§ Task to carry out
Go through the records below and report each line with "rptr" in it.
[Start of Attachment]
**src/rtl/rn_noc_pkg.sv**
```systemverilog
// Shared NoC/RN write-path types: width constants, AW table entry, W scheduler FSM states.
package rn_noc_pkg;

  localparam int TGT_W = 2;
  localparam int ID_W  = 11;
  localparam int LEN_W = 8;

  // One accepted AW request as held in the in-order write table.
  typedef struct packed {
    logic [ID_W-1:0]  id;
    logic [LEN_W-1:0] len;
    logic [TGT_W-1:0] tgtid;
  } rn_wr_entry_t;

  typedef enum logic [1:0] {
    IDLE = 2'd0,
    HEAD = 2'd1,
    BODY = 2'd2
  } w_sched_state_e;

endpackage

```
**src/rtl/rn_sync_fifo.sv**
```systemverilog
// Generic registered FIFO. Push while full is dropped, pop while empty is ignored.
// Data written in cycle N is visible on dout in N+1; DEPTH must be a power of two.
module rn_sync_fifo #(
  parameter type T     = logic,
  parameter int  DEPTH = 4,
  localparam int AW    = $clog2(DEPTH),
  localparam int CW    = $clog2(DEPTH + 1)
) (
  input  logic          clk,
  input  logic          rst,
  input  logic          push,
  input  T              din,
  input  logic          pop,
  output T              dout,
  output logic          full,
  output logic          empty,
  output logic [CW-1:0] count
);

  T              mem [DEPTH];
  logic [AW-1:0] wptr, rptr;
  logic          do_push, do_pop;

  assign full    = (count == CW'(DEPTH));
  assign empty   = (count == '0);
  assign do_push = push & ~full;
  assign do_pop  = pop & ~empty;
  assign dout    = mem[rptr];

  // Storage array; contents need no reset since empty masks them.
  always_ff @(posedge clk) begin
    if (do_push) mem[wptr] <= din;
  end

  // Pointers and occupancy; push+pop keeps the count unchanged.
  always_ff @(posedge clk) begin
    if (rst) begin
      wptr  <= '0;
      rptr  <= '0;
      count <= '0;
    end else begin
      if (do_push) wptr <= wptr + AW'(1);
      if (do_pop)  rptr <= rptr + AW'(1);
      case ({do_push, do_pop})
        2'b10:   count <= count + CW'(1);
        2'b01:   count <= count - CW'(1);
        default: count <= count;
      endcase
    end
  end

endmodule

```
**src/rtl/rn_w_sched.sv**
```systemverilog
// RN write-path scheduler: queues accepted AW requests in order and gates CPU W beats
// onto the NoC W port, stamping head/tail from AWLEN and the target node from the head entry.
// Optional WLAST-vs-AWLEN check enabled by defining RN_W_SCHED_LASTCHK_EN.
module rn_w_sched
  import rn_noc_pkg::*;
#(
  parameter int DEPTH = 4,
  parameter int ID_W  = rn_noc_pkg::ID_W,
  parameter int TGT_W = rn_noc_pkg::TGT_W,
  parameter int LEN_W = rn_noc_pkg::LEN_W
) (
  input  logic                       clk,
  input  logic                       rst,
  input  logic                       aw_fire,
  input  logic [ID_W-1:0]            aw_id,
  input  logic [LEN_W-1:0]           aw_len,
  input  logic [TGT_W-1:0]           aw_tgtid,
  output logic                       aw_block,
  input  logic                       s_wvalid,
  output logic                       s_wready,
  input  logic                       s_wlast,
  output logic                       m_w_valid,
  input  logic                       m_w_ready,
  output logic                       m_w_head,
  output logic                       m_w_tail,
  output logic [TGT_W-1:0]           m_w_tgtid,
  output logic [ID_W-1:0]            cur_id,
  output logic [$clog2(DEPTH+1)-1:0] outstanding,
  output logic                       len_err
);

  localparam int CW = $clog2(DEPTH + 1);

  rn_wr_entry_t   push_ent, hd;
  logic           full, empty, w_acc, pop, more;
  logic [CW-1:0]  count;
  logic [LEN_W-1:0] beat_cnt;
  w_sched_state_e state_q, state_d;

  assign push_ent = '{id: aw_id, len: aw_len, tgtid: aw_tgtid};

  rn_sync_fifo #(.T(rn_wr_entry_t), .DEPTH(DEPTH)) u_tbl (
    .clk   (clk),
    .rst   (rst),
    .push  (aw_fire),
    .din   (push_ent),
    .pop   (pop),
    .dout  (hd),
    .full  (full),
    .empty (empty),
    .count (count)
  );

  // Gating and beat stamping, all from registered table state.
  assign aw_block    = full;
  assign outstanding = count;
  assign m_w_valid   = s_wvalid & ~empty;
  assign s_wready    = m_w_ready & ~empty;
  assign w_acc       = m_w_valid & m_w_ready;
  assign m_w_head    = ~empty & (beat_cnt == '0);
  assign m_w_tail    = ~empty & (beat_cnt == hd.len);
  assign m_w_tgtid   = empty ? '0 : hd.tgtid;
  assign cur_id      = empty ? '0 : hd.id;
  assign pop         = w_acc & m_w_tail;
  // Another burst is queued once the current tail pops.
  assign more        = (count > CW'(1)) | aw_fire;

  // Beat position within the active burst; tail resets it, so it never wraps.
  always_ff @(posedge clk) begin
    if (rst)        beat_cnt <= '0;
    else if (w_acc) beat_cnt <= m_w_tail ? '0 : beat_cnt + LEN_W'(1);
  end

  // FSM state register.
  always_ff @(posedge clk) begin
    if (rst) state_q <= IDLE;
    else     state_q <= state_d;
  end

  // FSM next state: tracks idle / first beat / mid-burst.
  always_comb begin
    state_d = state_q;
    case (state_q)
      IDLE: if (!empty) state_d = HEAD;
      HEAD: if (w_acc) state_d = m_w_tail ? (more ? HEAD : IDLE) : BODY;
      BODY: if (pop)   state_d = more ? HEAD : IDLE;
      default:         state_d = IDLE;
    endcase
  end

`ifdef RN_W_SCHED_LASTCHK_EN
  // Sticky flag when CPU WLAST disagrees with the AWLEN-derived tail.
  always_ff @(posedge clk) begin
    if (rst)                                len_err <= 1'b0;
    else if (w_acc && (s_wlast != m_w_tail)) len_err <= 1'b1;
  end
`else
  logic unused_wlast;
  assign unused_wlast = s_wlast;
  assign len_err      = 1'b0;
`endif

  // A push while full would be silently dropped by the table.
  a_no_push_full: assert property (@(posedge clk) disable iff (rst) !(aw_fire && full));

endmodule

```
**config.mk**
```make
export PLATFORM = sky130hd
export DESIGN_NAME = rn_w_sched
export DESIGN_NICKNAME = d
export VERILOG_FILES = /design/src/rtl/rn_noc_pkg.sv /design/src/rtl/rn_sync_fifo.sv /design/src/rtl/rn_w_sched.sv
export SDC_FILE = /design/constraint.sdc
export NUM_CORES = 1
export LEC_CHECK = 0
export BUFFER_PORTS_ARGS = -buffer_cell sky130_fd_sc_hd__buf_4
export CORE_MARGIN = 2
export CORE_UTILIZATION = 58
export CTS_BUF_LIST = sky130_fd_sc_hd__clkbuf_4 sky130_fd_sc_hd__clkbuf_8 sky130_fd_sc_hd__clkbuf_16
export DETAILED_ROUTE_END_ITERATION = 12
export GPL_TIMING_DRIVEN = 0
export MAX_ROUTING_LAYER = met4
export PLACE_DENSITY = 0.88
export SYNTH_ARGS = -nofsm -noshare
export SYNTH_HDL_FRONTEND = slang
export SYNTH_SLANG_ARGS = --single-unit
```
**constraint.sdc**
```tcl
create_clock -name clk -period 3.39 [get_ports clk]
set_input_delay 0.678 -clock clk [delete_from_list [all_inputs] [get_ports clk]]
set_output_delay 0.678 -clock clk [all_outputs]
set_load 0.01 [all_outputs]
```
==> impl_results.md <==
* Outcome: complete, no violations
* Power per cell area at around 480 nW/um^2
* Distinct cells, synth at 40
* Min-Delay Path Class: primary input to flop
* Vias at 2259
* Fmax at 0.312 GHz
* Synthesized area per cell at 16.7 um^2
* Final min period at between 3 and 4 ns
* CTS H-tree lvls at 3
* Worst path depth at 12
* CP endpoint kind: flop
* DRC viols at 0
* Adder-cell share of the synthesized area at 2.54%
* CP Class: flop to flop
* Drt first pass iters at 4
* Synth Area in XOR/XNOR at 4.37%
* Fillers at approximately 480
* Slowest cell delay on critical path at 0.52 ns
* Final setup viols at 0
* Ports at 49
* Final slew viol count at 0
* #FFs+latches synth at 101
* Setup TNS at 0 ns
* P_leak at around 1.7 nW
* Nets at 350
* Crit-path max FO at 9
* Reg clk slew, reported paths at 0.10 ns
* Routed wire length at 7.19 mm
* Cells after Synth at ~250
* Final hold viol count at 0
* Share of layout cells above drive strength 1 at 28.2%
* Bufs on Longest Clock Path at 2
* Cell Rows at 31
* Slew @ Worst Pin at 1.17 ns
* Starting Density at 59.0%
* Number of global-route vias before repair at 2254
* DRT antenna net count at 0
* Placed cells at 399
* R2R depth at 12
* Clock skew at 0.0148 ns
* Area growth syn-to-layout at 16.1%
* Synthesis Warnings at 0
* Port Buffers at 46
* Startpoint Class: flop
* Worst path most repeated cell: nor3_4
* Non-Filler Instances at ~420
* CTS Sinks at between 100 and 150
* Synth top area cells: edfxtp_1 60%, dfxtp_1 8.0%, mux4_2 7.4%
* Avg WL per Cell at ~17 um
* Die height at 89.5 um
* Compound-Gate Fraction of Synth Area at 1.77%
* CORE AREA at 7180 um^2
* Die Wd at 89.5 um
* Antenna cells at 0
* Slew margin rel. at between 20% and 30%
* Initial antenna violation count at 0
* Total power at 0.00234 W
* Syn nets at 289
* DIE AREA at 8000 um^2
* Clk root buf: clkbuf_8
* Routability cong. at 0.808
* CTS buffer count at 9
* First-pass GRT wire length at 11.2 mm
* Fin crit share at 94.5%
* Critical path cell sequence: buf_6 > mux4_2 > xnor2_1 > nor3_4 > nand3_4 > nor3_4 > ha_2 > inv_1 > fa_1 > xor2_1 > or3_1 > a21oi_1
* Dpl hpwl at 4.74 mm
* Register area share after synthesis at 67.6%
* Top delay family on crit path: simple AND/OR/NAND/NOR gates
* Largest net degree at the start of global routing at 22
* MaxCap Viol Count at 0
* Bufs and invs on worst path at 2
* Hold Crit Depth at 1
* CP arrival at 3.49 ns
* TritonCTS clock tree: built
* Slowest CP cell: mux4_2
* Iteration-0 DRC Markers at about 200
* Clock latency on the worst-skew pair at 0.37 ns
* Crit path required time at 3.68 ns
* Max IR drop VDD at 0.257 mV
* Largest family of logic cells by synthesized area: multiplexers
* Top cell type's share of synthesized area at between 50% and 60%
* Multiplexer share of the synthesized area at between 10% and 20%
* Total track usage at 20.1%
* Via density at 5.40
* Grt ovf at 0
* Synth area leader: edfxtp_1
* RSZ-0062 raised after global routing: no
* Synth Area in Simple Gates at between 8 and 9%
* Post-synthesis cell area at 4240 um^2
## final timing paths
path / from / to / slack [ns]
max: flop / u_tbl.count[2]$_SDFFE_PP0P_ / 0.18
min: aw_id[7] / u_tbl.mem[2][17]$_DFFE_PP_ / 0.50
max reg2reg: flop / u_tbl.count[2]$_SDFFE_PP0P_ / 0.18
min reg2reg: u_tbl.rptr[1]$_SDFFE_PP0P_ / flop / 0.51
## routing by layer
layer	share of wire (%)	GRT usage, %	up-vias	wire length (um)
met1	42	25.6	1114	3030
met3	4.1	4.52	12	293
li1	-	-	1079	-
met5	0	-	-	0
met4	1.7	7.73	0	121
met2	52	31.6	54	3750
## power breakdown
part | leakage [nW] | switching, W | total [W] | internal [W]
Clock | 0.0922 | 0.000418 | 0.000695 | 0.000277
Sequential | 0.909 | 0.0000172 | 0.00142 | 0.00140
Combinational | 0.704 | 0.000121 | 0.000224 | 0.000103
Total | 1.71 | 0.000556 | 0.00234 | 0.00178
## Yosys cell counts, drive strengths merged
cell,count
nand2,8
fa,1
inv,8
o21ai,1
clkbuf,7
or4,1
o31ai,1
nor4,3
conb,1
xnor2,13
and2,20
nor4b,1
nand3,3
nor2,8
mux4,17
and3,3
o22ai,2
nand4,1
mux2i,10
xor2,6
mux2,2
ha,7
nor3b,1
nor2b,3
nor3,7
a21oi,7
dfxtp,17
buf,6
edfxtp,84
and4,1
or3,2
o211ai,2
## sequential cells by signal (all words and copies together), names as in the netlist, named ones only
name / flops
u_tbl.mem: 84
beat_cnt: 8
u_tbl.count: 3
u_tbl.rptr: 2
u_tbl.wptr: 2
## logic make-up (layout without fill, tap and decap cells)
logic type / after synthesis / after routing
XOR/XNOR: 19 / 19
other: 1 / 1
flip-flops: 101 / 101
AND/OR/NAND/NOR: 62 / 62
multiplexers: 29 / 29
adder cells (fa/ha/maj): 8 / 8
AO/OA/AOI/OAI: 13 / 13
buffers and inverters: 21 / 86
## cells in the final DEF, fill, tap and decap left out, types with 5 or more instances in the layout
cell	synthesis	layout
inv_1	7	7
mux4_2	14	14
a21oi_1	7	7
and2_1	20	20
nand2_1	8	8
nor2_1	8	8
xnor2_1	12	12
clkbuf_8	0	9
nor3_1	5	5
clkbuf_1	7	7
ha_1	7	6
xor2_1	6	6
mux2i_1	10	10
edfxtp_1	84	84
dfxtp_1	17	17
buf_4	1	51
## through the flow
step | cell area, um^2 | setup WS (ns) | util [%] | hold slack [ns]
after detailed placement | 4700 | 0.0871 | 65.6 | 0.494
after global placement | 4700 | 0.197 | 65.6 | 0.470
after global routing | 4920 | 0.0150 | 68.5 | 0.487
final | 4920 | 0.185 | 68.5 | 0.502
after CTS | 4880 | 0.0726 | 68.1 | 0.497
after floorplan | 4240 | 0.421 | - | 0.453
[End of Attachment]
§ Written response
  logic [AW-1:0] wptr, rptr;
  assign dout    = mem[rptr];
      rptr  <= '0;
      if (do_pop)  rptr <= rptr + AW'(1);
min reg2reg: u_tbl.rptr[1]$_SDFFE_PP0P_ / flop / 0.51
u_tbl.rptr: 2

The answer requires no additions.